• **DIRECTIONS FOR THIS TASK**: Reproduce every line of the material, exactly as given.
++++ SOURCE DATA
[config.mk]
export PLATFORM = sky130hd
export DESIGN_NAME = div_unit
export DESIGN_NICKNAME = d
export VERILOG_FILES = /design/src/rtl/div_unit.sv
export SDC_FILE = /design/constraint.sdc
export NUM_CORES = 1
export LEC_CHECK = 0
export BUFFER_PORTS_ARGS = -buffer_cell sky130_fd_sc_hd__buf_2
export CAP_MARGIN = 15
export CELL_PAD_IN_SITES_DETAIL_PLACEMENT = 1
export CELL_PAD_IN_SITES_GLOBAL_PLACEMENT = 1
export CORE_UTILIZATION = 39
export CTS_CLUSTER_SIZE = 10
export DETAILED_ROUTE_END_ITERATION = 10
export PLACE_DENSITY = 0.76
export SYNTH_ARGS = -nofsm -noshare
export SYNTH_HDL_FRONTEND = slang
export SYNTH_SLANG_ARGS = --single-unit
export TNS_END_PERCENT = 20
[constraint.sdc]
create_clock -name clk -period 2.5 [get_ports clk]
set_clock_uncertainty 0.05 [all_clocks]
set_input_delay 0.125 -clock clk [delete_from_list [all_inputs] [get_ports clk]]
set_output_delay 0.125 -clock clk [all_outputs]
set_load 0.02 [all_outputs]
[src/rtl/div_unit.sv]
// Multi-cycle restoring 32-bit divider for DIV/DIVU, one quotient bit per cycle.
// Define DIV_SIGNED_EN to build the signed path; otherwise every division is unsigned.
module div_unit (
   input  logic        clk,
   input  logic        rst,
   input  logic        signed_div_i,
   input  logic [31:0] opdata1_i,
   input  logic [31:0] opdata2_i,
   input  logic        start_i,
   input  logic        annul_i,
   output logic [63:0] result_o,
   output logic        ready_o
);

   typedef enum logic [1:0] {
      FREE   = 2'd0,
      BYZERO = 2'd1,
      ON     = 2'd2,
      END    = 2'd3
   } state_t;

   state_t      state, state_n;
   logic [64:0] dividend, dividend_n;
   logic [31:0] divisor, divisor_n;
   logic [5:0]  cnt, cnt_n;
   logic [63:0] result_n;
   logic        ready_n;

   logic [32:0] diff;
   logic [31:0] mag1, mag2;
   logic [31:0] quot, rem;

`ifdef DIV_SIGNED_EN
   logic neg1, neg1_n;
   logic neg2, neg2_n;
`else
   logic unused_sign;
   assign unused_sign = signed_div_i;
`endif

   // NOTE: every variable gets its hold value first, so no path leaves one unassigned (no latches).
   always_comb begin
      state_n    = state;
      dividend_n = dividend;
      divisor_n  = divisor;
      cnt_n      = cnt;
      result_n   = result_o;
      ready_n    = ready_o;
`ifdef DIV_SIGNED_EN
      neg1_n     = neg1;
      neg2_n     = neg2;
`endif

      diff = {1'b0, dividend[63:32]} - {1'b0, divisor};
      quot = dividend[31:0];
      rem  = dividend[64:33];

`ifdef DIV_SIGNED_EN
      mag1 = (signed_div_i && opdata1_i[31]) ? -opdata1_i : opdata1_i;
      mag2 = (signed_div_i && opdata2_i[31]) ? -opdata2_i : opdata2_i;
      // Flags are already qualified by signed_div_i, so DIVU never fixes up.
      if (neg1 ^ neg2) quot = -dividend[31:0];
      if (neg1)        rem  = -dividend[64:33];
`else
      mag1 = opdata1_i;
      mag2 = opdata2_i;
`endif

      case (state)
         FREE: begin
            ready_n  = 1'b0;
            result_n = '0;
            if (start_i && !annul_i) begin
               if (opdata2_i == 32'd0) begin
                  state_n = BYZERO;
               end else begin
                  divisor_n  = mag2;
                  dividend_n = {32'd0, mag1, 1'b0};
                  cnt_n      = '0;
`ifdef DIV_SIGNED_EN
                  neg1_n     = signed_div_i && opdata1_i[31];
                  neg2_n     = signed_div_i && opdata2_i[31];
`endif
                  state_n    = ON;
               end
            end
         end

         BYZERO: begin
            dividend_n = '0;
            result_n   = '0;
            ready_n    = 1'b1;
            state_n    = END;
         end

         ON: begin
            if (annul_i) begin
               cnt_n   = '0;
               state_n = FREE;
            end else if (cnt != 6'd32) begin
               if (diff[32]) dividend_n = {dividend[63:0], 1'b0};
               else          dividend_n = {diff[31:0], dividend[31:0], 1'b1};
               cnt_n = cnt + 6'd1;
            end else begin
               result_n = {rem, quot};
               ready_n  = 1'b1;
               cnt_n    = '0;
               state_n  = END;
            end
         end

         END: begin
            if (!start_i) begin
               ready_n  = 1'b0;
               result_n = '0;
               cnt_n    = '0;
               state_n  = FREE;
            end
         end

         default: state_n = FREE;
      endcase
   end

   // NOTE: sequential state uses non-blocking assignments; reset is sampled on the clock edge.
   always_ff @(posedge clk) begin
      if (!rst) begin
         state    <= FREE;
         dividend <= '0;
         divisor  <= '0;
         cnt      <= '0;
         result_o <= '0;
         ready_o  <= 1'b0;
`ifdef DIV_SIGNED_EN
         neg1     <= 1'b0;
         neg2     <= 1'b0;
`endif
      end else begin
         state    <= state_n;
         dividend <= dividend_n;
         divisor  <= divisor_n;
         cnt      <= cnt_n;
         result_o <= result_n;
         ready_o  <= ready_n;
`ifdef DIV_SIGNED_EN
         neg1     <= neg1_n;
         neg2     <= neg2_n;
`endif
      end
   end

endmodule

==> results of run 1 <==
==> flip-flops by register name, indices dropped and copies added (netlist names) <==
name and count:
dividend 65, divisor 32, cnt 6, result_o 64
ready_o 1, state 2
++++++++
• **TASK RESULT**:
[config.mk]
export PLATFORM = sky130hd
export DESIGN_NAME = div_unit
export DESIGN_NICKNAME = d
export VERILOG_FILES = /design/src/rtl/div_unit.sv
export SDC_FILE = /design/constraint.sdc
export NUM_CORES = 1
export LEC_CHECK = 0
export BUFFER_PORTS_ARGS = -buffer_cell sky130_fd_sc_hd__buf_2
export CAP_MARGIN = 15
export CELL_PAD_IN_SITES_DETAIL_PLACEMENT = 1
export CELL_PAD_IN_SITES_GLOBAL_PLACEMENT = 1
export CORE_UTILIZATION = 39
export CTS_CLUSTER_SIZE = 10
export DETAILED_ROUTE_END_ITERATION = 10
export PLACE_DENSITY = 0.76
export SYNTH_ARGS = -nofsm -noshare
export SYNTH_HDL_FRONTEND = slang
export SYNTH_SLANG_ARGS = --single-unit
export TNS_END_PERCENT = 20
[constraint.sdc]
create_clock -name clk -period 2.5 [get_ports clk]
set_clock_uncertainty 0.05 [all_clocks]
set_input_delay 0.125 -clock clk [delete_from_list [all_inputs] [get_ports clk]]
set_output_delay 0.125 -clock clk [all_outputs]
set_load 0.02 [all_outputs]
[src/rtl/div_unit.sv]
// Multi-cycle restoring 32-bit divider for DIV/DIVU, one quotient bit per cycle.
// Define DIV_SIGNED_EN to build the signed path; otherwise every division is unsigned.
module div_unit (
   input  logic        clk,
   input  logic        rst,
   input  logic        signed_div_i,
   input  logic [31:0] opdata1_i,
   input  logic [31:0] opdata2_i,
   input  logic        start_i,
   input  logic        annul_i,
   output logic [63:0] result_o,
   output logic        ready_o
);

   typedef enum logic [1:0] {
      FREE   = 2'd0,
      BYZERO = 2'd1,
      ON     = 2'd2,
      END    = 2'd3
   } state_t;

   state_t      state, state_n;
   logic [64:0] dividend, dividend_n;
   logic [31:0] divisor, divisor_n;
   logic [5:0]  cnt, cnt_n;
   logic [63:0] result_n;
   logic        ready_n;

   logic [32:0] diff;
   logic [31:0] mag1, mag2;
   logic [31:0] quot, rem;

`ifdef DIV_SIGNED_EN
   logic neg1, neg1_n;
   logic neg2, neg2_n;
`else
   logic unused_sign;
   assign unused_sign = signed_div_i;
`endif

   // NOTE: every variable gets its hold value first, so no path leaves one unassigned (no latches).
   always_comb begin
      state_n    = state;
      dividend_n = dividend;
      divisor_n  = divisor;
      cnt_n      = cnt;
      result_n   = result_o;
      ready_n    = ready_o;
`ifdef DIV_SIGNED_EN
      neg1_n     = neg1;
      neg2_n     = neg2;
`endif

      diff = {1'b0, dividend[63:32]} - {1'b0, divisor};
      quot = dividend[31:0];
      rem  = dividend[64:33];

`ifdef DIV_SIGNED_EN
      mag1 = (signed_div_i && opdata1_i[31]) ? -opdata1_i : opdata1_i;
      mag2 = (signed_div_i && opdata2_i[31]) ? -opdata2_i : opdata2_i;
      // Flags are already qualified by signed_div_i, so DIVU never fixes up.
      if (neg1 ^ neg2) quot = -dividend[31:0];
      if (neg1)        rem  = -dividend[64:33];
`else
      mag1 = opdata1_i;
      mag2 = opdata2_i;
`endif

      case (state)
         FREE: begin
            ready_n  = 1'b0;
            result_n = '0;
            if (start_i && !annul_i) begin
               if (opdata2_i == 32'd0) begin
                  state_n = BYZERO;
               end else begin
                  divisor_n  = mag2;
                  dividend_n = {32'd0, mag1, 1'b0};
                  cnt_n      = '0;
`ifdef DIV_SIGNED_EN
                  neg1_n     = signed_div_i && opdata1_i[31];
                  neg2_n     = signed_div_i && opdata2_i[31];
`endif
                  state_n    = ON;
               end
            end
         end

         BYZERO: begin
            dividend_n = '0;
            result_n   = '0;
            ready_n    = 1'b1;
            state_n    = END;
         end

         ON: begin
            if (annul_i) begin
               cnt_n   = '0;
               state_n = FREE;
            end else if (cnt != 6'd32) begin
               if (diff[32]) dividend_n = {dividend[63:0], 1'b0};
               else          dividend_n = {diff[31:0], dividend[31:0], 1'b1};
               cnt_n = cnt + 6'd1;
            end else begin
               result_n = {rem, quot};
               ready_n  = 1'b1;
               cnt_n    = '0;
               state_n  = END;
            end
         end

         END: begin
            if (!start_i) begin
               ready_n  = 1'b0;
               result_n = '0;
               cnt_n    = '0;
               state_n  = FREE;
            end
         end

         default: state_n = FREE;
      endcase
   end

   // NOTE: sequential state uses non-blocking assignments; reset is sampled on the clock edge.
   always_ff @(posedge clk) begin
      if (!rst) begin
         state    <= FREE;
         dividend <= '0;
         divisor  <= '0;
         cnt      <= '0;
         result_o <= '0;
         ready_o  <= 1'b0;
`ifdef DIV_SIGNED_EN
         neg1     <= 1'b0;
         neg2     <= 1'b0;
`endif
      end else begin
         state    <= state_n;
         dividend <= dividend_n;
         divisor  <= divisor_n;
         cnt      <= cnt_n;
         result_o <= result_n;
         ready_o  <= ready_n;
`ifdef DIV_SIGNED_EN
         neg1     <= neg1_n;
         neg2     <= neg2_n;
`endif
      end
   end

endmodule

==> results of run 1 <==
==> flip-flops by register name, indices dropped and copies added (netlist names) <==
name and count:
dividend 65, divisor 32, cnt 6, result_o 64
ready_o 1, state 2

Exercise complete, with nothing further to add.